[Data for this task Boundary: Start]

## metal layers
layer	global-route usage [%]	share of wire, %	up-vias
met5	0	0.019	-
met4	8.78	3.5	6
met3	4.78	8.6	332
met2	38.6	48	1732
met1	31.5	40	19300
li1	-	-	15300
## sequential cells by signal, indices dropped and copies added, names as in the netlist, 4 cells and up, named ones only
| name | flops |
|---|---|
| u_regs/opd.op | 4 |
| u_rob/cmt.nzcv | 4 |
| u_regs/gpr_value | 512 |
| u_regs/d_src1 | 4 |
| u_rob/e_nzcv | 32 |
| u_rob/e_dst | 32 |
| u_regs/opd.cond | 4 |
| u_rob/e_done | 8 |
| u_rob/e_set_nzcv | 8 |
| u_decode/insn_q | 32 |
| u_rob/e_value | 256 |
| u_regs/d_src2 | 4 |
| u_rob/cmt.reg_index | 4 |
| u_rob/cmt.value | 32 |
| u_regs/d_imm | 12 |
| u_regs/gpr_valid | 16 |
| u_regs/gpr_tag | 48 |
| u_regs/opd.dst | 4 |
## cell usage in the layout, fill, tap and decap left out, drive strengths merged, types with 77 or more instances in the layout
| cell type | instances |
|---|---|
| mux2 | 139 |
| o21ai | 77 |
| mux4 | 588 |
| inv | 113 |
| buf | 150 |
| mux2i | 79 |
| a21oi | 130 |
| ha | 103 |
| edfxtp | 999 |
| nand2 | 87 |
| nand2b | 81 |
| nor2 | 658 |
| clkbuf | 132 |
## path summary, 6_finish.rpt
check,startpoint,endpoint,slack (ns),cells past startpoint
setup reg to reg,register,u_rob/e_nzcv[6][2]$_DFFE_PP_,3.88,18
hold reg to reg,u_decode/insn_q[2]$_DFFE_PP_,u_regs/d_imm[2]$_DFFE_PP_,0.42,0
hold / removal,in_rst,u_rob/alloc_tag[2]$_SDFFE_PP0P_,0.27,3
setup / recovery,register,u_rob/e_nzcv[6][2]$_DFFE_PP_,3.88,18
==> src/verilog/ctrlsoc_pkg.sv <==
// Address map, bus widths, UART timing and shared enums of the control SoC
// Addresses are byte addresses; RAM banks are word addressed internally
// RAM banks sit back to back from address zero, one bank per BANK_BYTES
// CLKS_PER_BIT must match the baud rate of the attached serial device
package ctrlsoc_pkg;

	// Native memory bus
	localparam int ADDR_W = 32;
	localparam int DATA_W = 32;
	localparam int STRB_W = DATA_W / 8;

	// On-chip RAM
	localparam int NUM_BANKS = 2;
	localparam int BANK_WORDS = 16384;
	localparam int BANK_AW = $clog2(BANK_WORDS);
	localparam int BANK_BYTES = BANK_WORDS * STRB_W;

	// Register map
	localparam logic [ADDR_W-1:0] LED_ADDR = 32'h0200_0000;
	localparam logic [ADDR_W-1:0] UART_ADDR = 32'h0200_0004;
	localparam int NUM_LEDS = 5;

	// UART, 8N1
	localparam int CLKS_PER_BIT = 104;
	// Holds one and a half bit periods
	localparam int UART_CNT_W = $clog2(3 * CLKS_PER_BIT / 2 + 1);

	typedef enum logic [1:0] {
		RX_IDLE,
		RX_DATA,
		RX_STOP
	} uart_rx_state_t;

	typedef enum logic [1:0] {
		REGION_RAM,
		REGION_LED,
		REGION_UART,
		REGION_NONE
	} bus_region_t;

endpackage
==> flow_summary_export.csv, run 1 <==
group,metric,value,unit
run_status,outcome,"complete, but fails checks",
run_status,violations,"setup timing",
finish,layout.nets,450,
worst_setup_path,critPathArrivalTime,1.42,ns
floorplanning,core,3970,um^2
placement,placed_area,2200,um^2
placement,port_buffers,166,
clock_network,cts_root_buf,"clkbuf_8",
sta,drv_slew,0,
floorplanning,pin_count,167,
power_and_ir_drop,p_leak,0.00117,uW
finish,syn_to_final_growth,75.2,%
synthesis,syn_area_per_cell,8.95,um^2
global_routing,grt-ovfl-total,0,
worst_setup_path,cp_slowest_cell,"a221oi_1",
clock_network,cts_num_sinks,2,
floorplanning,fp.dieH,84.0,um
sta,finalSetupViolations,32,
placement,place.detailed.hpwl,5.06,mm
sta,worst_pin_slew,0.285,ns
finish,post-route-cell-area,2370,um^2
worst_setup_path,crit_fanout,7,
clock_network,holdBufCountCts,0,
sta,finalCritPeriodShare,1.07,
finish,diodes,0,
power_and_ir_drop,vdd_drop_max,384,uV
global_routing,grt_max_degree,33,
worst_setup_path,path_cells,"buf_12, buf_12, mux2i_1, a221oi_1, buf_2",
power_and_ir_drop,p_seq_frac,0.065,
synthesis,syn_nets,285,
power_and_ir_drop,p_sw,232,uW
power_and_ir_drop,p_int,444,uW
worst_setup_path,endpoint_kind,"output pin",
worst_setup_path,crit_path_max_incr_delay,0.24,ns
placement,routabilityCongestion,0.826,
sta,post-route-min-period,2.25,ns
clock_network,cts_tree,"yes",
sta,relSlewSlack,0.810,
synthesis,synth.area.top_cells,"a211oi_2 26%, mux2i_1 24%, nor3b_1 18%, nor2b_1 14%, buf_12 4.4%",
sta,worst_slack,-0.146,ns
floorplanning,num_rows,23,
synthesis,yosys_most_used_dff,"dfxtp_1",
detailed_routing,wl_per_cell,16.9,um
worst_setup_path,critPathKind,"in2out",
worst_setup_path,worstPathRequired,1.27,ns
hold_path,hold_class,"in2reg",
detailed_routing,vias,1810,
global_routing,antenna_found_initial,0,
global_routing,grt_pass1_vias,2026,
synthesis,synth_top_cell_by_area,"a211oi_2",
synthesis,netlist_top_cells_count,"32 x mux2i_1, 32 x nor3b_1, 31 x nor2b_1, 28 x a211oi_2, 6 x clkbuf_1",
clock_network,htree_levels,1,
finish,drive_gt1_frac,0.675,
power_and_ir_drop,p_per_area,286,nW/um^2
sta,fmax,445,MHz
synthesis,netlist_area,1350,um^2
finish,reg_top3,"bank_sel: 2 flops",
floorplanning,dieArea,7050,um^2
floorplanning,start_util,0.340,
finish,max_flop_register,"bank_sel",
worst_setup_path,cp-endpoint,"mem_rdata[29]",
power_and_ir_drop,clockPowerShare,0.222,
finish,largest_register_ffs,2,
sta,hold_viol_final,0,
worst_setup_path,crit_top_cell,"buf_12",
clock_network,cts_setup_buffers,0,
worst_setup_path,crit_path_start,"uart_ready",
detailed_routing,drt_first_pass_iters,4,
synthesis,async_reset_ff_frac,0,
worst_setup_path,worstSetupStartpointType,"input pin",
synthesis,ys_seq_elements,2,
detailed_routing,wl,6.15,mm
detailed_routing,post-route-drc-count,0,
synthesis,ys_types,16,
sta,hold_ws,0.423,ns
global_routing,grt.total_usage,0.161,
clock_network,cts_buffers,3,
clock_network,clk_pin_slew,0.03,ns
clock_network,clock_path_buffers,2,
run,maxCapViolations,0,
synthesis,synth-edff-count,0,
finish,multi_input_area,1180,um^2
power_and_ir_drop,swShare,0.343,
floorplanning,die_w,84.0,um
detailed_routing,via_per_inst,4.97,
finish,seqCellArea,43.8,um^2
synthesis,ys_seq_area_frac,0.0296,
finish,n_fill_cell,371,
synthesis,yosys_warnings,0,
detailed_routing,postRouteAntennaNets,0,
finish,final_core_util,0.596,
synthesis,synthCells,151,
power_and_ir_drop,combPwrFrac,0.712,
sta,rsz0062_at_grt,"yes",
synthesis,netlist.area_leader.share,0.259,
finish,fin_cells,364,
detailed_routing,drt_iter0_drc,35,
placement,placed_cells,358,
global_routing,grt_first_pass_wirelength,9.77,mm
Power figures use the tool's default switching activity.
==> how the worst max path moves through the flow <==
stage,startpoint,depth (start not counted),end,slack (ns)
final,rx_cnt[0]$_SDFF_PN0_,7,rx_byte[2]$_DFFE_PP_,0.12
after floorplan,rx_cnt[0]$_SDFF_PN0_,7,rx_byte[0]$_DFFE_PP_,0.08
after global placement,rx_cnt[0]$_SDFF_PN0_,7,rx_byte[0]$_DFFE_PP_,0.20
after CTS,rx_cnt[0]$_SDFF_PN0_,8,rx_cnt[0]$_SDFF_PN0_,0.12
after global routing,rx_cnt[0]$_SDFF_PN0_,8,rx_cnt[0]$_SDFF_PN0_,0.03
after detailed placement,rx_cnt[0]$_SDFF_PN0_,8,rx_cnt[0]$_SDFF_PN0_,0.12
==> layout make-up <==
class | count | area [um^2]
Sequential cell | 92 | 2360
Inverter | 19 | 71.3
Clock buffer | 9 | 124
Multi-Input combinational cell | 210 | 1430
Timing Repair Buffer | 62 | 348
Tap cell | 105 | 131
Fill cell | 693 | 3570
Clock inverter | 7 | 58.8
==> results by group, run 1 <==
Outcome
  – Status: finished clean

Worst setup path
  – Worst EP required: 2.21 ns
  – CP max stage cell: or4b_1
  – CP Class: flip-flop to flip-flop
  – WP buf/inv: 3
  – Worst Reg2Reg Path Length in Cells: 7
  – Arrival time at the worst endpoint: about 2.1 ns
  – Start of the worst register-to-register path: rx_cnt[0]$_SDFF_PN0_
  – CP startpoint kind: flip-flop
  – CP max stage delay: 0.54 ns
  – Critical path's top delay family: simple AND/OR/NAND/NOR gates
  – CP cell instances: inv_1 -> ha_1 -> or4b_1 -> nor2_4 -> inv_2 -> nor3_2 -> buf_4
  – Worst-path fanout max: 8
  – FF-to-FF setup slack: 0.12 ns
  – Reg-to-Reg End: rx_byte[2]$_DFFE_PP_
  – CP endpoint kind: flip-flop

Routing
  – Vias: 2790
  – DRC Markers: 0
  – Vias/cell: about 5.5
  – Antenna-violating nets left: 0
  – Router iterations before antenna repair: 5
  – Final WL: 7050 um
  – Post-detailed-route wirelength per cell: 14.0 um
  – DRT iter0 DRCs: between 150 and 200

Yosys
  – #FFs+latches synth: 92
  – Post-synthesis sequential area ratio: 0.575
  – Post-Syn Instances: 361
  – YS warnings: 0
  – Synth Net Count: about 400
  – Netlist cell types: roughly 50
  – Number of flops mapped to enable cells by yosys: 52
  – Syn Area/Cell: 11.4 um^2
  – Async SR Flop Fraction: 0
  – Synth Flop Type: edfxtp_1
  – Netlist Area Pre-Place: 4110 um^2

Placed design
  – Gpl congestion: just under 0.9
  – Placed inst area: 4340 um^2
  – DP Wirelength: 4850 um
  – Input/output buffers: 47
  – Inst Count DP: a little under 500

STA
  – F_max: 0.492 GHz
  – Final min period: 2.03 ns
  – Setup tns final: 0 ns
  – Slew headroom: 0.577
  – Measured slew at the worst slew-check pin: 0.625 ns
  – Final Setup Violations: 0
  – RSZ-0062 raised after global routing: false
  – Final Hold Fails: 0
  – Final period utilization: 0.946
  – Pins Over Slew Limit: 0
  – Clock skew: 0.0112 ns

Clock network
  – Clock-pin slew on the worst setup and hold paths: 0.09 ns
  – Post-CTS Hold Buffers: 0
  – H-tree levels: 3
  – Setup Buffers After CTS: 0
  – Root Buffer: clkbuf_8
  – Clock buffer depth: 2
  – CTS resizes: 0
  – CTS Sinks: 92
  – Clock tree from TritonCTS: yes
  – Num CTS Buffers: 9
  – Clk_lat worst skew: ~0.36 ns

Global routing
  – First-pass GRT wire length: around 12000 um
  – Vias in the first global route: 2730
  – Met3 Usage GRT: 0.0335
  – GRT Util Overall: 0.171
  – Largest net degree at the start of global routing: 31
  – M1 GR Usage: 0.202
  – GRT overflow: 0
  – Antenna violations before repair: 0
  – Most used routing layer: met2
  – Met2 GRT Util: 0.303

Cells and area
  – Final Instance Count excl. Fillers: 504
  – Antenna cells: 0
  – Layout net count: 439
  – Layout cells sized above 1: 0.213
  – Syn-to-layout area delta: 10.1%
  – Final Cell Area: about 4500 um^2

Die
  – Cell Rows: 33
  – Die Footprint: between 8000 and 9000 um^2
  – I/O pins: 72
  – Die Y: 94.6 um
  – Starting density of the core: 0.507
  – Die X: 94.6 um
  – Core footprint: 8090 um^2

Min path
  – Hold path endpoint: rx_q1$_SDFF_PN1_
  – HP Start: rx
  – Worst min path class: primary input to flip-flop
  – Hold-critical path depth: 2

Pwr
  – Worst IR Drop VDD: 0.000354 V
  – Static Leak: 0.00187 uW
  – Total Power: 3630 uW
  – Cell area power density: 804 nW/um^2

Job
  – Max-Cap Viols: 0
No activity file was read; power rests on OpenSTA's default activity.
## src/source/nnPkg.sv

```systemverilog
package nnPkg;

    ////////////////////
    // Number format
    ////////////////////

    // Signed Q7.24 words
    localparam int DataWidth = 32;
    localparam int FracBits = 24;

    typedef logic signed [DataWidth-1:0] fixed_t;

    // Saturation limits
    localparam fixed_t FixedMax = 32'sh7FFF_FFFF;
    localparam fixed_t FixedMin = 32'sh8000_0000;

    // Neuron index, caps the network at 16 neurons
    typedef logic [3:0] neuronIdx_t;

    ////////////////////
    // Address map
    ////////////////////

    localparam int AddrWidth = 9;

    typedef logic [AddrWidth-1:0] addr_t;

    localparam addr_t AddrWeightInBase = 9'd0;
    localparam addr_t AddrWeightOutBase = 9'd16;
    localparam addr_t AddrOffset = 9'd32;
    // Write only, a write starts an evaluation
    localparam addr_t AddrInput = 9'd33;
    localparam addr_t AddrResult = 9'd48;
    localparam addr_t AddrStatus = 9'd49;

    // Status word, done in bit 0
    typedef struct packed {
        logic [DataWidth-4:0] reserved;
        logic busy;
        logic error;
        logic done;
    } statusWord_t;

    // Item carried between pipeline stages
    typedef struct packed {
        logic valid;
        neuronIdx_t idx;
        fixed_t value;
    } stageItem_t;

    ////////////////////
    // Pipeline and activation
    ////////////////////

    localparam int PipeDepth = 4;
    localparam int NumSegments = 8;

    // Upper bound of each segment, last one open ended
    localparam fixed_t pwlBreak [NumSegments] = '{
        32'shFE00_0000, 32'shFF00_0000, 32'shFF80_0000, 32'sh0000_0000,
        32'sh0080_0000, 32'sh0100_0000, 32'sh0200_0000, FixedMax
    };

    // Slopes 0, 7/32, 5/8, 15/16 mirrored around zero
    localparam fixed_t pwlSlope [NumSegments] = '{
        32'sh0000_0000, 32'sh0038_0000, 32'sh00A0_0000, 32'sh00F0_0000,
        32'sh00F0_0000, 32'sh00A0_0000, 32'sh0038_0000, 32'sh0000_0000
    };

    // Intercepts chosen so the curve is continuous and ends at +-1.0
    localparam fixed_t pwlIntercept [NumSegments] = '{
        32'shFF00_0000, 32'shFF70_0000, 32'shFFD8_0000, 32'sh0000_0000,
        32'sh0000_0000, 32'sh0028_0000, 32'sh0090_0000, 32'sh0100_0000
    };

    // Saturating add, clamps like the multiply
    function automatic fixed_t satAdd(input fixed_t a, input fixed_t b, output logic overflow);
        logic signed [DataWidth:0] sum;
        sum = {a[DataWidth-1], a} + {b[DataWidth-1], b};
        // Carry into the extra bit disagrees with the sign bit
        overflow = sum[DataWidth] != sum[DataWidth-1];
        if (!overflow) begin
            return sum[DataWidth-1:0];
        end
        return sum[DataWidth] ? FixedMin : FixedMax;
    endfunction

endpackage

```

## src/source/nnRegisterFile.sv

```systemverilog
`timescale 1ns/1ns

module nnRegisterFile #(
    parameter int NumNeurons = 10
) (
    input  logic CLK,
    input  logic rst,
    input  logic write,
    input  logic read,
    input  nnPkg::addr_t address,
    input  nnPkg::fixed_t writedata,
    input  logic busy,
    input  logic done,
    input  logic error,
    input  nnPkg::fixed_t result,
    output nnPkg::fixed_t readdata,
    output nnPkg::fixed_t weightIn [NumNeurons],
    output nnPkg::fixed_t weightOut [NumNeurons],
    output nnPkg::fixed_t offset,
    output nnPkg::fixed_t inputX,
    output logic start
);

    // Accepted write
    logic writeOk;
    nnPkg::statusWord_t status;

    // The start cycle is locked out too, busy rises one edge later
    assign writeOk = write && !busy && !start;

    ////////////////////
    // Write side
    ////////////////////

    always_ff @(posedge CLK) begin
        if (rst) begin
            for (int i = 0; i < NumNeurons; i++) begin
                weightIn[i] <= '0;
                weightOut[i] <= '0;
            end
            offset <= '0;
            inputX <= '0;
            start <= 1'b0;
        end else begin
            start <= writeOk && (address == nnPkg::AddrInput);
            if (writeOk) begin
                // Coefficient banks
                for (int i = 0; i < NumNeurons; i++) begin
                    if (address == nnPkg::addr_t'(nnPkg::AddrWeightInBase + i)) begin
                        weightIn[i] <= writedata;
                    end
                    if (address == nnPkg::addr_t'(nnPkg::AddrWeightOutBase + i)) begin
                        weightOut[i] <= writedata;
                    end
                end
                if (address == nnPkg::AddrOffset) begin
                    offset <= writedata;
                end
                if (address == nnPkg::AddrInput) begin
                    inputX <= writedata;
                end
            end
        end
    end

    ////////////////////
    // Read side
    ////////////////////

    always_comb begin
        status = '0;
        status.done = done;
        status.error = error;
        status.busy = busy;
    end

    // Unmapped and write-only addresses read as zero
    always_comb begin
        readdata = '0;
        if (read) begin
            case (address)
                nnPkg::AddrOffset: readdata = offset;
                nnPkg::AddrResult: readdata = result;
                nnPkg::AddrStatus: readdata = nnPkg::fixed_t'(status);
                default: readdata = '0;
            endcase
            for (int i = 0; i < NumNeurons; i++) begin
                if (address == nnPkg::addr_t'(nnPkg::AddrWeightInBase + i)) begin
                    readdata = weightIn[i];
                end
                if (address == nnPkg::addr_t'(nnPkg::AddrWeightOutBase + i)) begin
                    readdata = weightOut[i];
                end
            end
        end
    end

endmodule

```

[Data for this task Boundary: End]

▸ Task goal: Print, without alteration, only the lines above between the one holding "the core: 0.507" and the one holding "Max-Cap Viols: 0", inclusive.

▸ Answer box:
  – Starting density of the core: 0.507
  – Die X: 94.6 um
  – Core footprint: 8090 um^2

Min path
  – Hold path endpoint: rx_q1$_SDFF_PN1_
  – HP Start: rx
  – Worst min path class: primary input to flip-flop
  – Hold-critical path depth: 2

Pwr
  – Worst IR Drop VDD: 0.000354 V
  – Static Leak: 0.00187 uW
  – Total Power: 3630 uW
  – Cell area power density: 804 nW/um^2

Job
  – Max-Cap Viols: 0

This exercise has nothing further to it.